EXCERPTED DATA: Begin

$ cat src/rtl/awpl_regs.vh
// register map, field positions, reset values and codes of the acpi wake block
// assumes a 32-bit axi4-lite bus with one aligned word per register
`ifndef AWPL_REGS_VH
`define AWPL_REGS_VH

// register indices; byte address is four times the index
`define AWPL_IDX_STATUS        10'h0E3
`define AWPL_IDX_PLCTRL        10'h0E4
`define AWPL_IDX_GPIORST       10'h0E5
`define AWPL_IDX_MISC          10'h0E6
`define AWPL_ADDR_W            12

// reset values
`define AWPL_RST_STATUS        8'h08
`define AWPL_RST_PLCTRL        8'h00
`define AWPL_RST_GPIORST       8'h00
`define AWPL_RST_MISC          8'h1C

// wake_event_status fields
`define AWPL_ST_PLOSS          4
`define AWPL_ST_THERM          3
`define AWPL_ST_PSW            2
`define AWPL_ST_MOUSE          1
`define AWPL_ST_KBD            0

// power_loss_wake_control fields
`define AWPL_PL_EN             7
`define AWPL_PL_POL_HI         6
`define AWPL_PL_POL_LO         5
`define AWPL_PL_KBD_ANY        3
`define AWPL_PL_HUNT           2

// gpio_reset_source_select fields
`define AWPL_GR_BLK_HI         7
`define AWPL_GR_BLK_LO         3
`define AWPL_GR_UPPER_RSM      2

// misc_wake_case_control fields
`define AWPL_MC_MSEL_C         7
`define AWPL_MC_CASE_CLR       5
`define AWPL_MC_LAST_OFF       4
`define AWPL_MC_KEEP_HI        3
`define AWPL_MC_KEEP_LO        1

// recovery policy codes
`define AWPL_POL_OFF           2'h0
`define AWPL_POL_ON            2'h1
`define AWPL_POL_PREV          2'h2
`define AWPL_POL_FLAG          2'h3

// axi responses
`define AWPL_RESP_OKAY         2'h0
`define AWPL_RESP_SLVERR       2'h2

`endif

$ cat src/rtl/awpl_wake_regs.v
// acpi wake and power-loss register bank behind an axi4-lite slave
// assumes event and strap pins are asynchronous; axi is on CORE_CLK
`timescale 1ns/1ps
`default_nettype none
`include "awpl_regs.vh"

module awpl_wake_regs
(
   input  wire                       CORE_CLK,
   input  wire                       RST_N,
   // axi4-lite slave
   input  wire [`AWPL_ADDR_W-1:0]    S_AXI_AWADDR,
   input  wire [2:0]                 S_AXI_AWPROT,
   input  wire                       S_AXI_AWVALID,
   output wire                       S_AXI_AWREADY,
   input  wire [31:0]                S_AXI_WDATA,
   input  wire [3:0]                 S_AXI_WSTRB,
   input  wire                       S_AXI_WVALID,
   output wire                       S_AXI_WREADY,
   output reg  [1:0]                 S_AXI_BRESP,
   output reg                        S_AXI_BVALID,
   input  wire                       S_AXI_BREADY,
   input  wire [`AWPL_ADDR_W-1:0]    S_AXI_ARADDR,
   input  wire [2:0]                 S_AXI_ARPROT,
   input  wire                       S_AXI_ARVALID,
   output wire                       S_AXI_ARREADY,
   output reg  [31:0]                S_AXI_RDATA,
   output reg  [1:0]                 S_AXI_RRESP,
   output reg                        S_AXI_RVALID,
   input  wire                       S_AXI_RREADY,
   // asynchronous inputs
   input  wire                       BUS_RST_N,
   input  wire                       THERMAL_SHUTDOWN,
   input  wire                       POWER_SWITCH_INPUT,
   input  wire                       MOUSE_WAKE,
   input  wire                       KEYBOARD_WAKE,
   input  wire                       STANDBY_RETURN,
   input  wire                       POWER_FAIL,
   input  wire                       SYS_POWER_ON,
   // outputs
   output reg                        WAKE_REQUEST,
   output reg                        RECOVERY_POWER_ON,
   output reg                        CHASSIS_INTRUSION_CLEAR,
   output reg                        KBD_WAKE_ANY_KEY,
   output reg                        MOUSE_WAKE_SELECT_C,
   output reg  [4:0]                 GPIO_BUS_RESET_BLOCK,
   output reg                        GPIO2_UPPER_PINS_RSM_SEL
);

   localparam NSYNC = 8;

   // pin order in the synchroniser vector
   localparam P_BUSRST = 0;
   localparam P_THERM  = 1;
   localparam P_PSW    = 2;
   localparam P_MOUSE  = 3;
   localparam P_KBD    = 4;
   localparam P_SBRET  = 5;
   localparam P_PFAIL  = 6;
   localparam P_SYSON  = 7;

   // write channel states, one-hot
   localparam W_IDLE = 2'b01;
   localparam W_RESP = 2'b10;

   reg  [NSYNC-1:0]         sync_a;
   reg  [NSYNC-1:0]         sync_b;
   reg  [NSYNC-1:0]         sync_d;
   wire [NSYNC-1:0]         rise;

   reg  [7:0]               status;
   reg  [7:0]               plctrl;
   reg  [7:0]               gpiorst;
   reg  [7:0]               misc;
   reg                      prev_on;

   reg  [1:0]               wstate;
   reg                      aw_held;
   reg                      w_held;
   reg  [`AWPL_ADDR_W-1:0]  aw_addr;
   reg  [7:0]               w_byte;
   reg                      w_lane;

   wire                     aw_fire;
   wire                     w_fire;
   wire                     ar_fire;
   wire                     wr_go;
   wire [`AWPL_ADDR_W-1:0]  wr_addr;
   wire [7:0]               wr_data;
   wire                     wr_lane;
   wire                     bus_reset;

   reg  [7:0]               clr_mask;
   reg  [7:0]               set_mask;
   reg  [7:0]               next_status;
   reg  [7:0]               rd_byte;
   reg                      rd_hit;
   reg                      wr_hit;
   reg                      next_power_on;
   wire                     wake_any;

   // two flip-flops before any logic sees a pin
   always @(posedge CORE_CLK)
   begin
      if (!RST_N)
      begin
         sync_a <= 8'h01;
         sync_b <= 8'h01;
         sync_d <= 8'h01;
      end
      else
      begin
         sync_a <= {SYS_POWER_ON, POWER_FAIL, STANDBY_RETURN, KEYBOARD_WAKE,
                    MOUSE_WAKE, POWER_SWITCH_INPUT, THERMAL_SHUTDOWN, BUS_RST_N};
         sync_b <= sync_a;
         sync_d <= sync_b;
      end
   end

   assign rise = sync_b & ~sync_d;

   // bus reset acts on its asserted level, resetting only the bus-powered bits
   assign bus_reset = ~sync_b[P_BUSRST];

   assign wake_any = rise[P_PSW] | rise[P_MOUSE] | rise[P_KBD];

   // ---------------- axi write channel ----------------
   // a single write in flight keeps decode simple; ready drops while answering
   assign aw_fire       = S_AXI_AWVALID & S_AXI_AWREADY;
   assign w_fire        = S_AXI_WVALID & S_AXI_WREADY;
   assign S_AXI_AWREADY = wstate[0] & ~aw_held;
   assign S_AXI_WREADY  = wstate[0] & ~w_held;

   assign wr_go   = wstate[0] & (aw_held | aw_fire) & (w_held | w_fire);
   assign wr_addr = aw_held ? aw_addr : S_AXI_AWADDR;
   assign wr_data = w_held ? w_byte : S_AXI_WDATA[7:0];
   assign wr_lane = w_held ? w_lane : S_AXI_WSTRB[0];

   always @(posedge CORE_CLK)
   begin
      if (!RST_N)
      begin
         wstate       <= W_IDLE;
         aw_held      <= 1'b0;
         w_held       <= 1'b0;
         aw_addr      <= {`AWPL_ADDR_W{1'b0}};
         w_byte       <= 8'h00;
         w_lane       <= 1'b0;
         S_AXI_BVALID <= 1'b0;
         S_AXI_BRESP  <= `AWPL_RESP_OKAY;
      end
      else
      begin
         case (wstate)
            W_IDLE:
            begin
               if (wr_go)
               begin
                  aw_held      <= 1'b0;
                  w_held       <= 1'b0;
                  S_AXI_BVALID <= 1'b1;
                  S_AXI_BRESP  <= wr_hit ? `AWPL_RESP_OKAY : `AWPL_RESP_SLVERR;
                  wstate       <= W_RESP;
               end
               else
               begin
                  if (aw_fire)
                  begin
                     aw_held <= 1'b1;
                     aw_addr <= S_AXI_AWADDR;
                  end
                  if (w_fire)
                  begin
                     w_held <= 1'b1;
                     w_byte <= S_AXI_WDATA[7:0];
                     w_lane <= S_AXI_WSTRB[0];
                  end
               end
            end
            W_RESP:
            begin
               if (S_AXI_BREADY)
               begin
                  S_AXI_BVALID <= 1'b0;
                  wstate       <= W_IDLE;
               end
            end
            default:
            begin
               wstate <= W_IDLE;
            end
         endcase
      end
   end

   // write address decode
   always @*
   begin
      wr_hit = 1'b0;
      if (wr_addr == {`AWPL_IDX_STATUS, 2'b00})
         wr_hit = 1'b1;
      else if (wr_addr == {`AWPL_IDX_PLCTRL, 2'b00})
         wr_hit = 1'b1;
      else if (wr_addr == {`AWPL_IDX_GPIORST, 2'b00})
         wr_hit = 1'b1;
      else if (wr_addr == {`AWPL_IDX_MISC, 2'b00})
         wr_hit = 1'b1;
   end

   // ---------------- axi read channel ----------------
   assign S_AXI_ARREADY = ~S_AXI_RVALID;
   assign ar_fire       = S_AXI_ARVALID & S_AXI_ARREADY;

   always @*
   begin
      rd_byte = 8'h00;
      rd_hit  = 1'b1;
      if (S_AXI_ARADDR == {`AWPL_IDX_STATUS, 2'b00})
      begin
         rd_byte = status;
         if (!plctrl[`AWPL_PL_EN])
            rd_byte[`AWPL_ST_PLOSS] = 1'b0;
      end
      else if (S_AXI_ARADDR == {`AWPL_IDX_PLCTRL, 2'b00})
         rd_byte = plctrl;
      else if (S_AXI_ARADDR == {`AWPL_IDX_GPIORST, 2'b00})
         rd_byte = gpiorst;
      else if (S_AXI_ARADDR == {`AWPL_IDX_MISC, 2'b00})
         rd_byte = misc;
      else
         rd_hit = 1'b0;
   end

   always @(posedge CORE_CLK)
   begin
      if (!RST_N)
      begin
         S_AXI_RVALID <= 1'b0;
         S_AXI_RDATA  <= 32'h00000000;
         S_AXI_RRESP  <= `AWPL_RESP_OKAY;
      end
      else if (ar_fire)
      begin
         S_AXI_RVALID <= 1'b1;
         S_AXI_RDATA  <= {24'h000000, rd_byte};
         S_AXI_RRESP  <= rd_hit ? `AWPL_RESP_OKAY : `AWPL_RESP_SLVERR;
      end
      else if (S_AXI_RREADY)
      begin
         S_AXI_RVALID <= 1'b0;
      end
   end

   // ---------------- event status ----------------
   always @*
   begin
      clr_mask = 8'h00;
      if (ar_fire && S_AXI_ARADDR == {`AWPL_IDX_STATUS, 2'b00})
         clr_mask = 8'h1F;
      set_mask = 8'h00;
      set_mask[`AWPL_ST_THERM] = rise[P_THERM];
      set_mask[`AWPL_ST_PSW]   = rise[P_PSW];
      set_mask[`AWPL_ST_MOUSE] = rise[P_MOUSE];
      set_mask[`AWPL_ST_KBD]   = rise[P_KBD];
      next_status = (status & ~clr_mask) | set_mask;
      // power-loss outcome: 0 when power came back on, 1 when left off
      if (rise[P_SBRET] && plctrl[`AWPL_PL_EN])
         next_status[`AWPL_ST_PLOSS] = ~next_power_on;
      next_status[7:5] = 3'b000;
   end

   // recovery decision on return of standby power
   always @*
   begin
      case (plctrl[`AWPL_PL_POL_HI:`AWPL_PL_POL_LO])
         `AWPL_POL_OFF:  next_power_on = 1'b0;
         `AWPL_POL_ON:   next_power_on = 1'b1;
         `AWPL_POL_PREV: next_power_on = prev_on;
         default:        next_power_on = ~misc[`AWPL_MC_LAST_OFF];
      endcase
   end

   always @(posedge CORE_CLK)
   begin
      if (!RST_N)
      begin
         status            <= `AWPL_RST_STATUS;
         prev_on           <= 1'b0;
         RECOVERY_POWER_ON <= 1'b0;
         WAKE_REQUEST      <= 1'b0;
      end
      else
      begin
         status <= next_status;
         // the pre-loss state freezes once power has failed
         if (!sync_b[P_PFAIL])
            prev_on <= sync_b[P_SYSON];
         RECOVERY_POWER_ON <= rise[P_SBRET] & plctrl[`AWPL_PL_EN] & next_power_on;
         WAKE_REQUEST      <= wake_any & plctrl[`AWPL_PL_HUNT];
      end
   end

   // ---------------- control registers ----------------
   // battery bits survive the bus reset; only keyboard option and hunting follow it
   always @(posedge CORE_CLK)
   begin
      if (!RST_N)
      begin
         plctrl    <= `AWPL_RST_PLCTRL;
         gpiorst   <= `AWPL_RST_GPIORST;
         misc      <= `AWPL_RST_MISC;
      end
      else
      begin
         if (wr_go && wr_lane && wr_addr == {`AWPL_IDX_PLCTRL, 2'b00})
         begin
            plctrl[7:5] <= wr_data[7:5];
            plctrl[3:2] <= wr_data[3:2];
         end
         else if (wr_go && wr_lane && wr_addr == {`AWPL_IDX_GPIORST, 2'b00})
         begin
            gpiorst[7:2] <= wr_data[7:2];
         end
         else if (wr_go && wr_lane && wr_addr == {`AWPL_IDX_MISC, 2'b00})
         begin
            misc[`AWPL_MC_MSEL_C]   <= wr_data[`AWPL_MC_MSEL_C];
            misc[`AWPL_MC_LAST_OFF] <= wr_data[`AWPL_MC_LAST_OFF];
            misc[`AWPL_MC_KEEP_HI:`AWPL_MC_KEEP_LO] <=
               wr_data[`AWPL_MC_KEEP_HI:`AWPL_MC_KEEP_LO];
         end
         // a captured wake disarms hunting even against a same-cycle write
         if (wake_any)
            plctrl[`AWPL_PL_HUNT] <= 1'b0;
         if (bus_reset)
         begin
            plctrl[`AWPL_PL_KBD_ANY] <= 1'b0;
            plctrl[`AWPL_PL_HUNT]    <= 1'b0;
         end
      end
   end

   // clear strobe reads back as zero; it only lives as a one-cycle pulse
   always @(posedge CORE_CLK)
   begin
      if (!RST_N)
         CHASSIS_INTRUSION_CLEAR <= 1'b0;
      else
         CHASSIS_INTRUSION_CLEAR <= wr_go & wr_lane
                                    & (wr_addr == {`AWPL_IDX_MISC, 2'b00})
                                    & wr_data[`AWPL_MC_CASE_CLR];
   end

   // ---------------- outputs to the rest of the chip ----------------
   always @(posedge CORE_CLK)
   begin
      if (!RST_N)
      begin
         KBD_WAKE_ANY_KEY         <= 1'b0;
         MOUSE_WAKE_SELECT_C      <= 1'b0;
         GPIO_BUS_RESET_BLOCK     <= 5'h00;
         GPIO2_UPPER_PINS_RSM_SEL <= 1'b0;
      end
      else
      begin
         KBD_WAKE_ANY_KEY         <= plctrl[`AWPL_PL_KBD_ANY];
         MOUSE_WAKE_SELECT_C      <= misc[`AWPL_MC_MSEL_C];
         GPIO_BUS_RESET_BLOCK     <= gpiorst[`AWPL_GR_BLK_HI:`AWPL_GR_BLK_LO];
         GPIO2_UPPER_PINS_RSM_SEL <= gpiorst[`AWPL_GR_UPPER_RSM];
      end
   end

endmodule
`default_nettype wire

EXCERPTED DATA: End

=== TASK ITEM ===
Of the entries above, transcribe exactly those lines that fall between the line containing "sync_d <= sync_b;" and the line containing "assign wake_any = rise[P_PSW]", together with those two lines.

=== THE ANSWER ===
         sync_d <= sync_b;
      end
   end

   assign rise = sync_b & ~sync_d;

   // bus reset acts on its asserted level, resetting only the bus-powered bits
   assign bus_reset = ~sync_b[P_BUSRST];

   assign wake_any = rise[P_PSW] | rise[P_MOUSE] | rise[P_KBD];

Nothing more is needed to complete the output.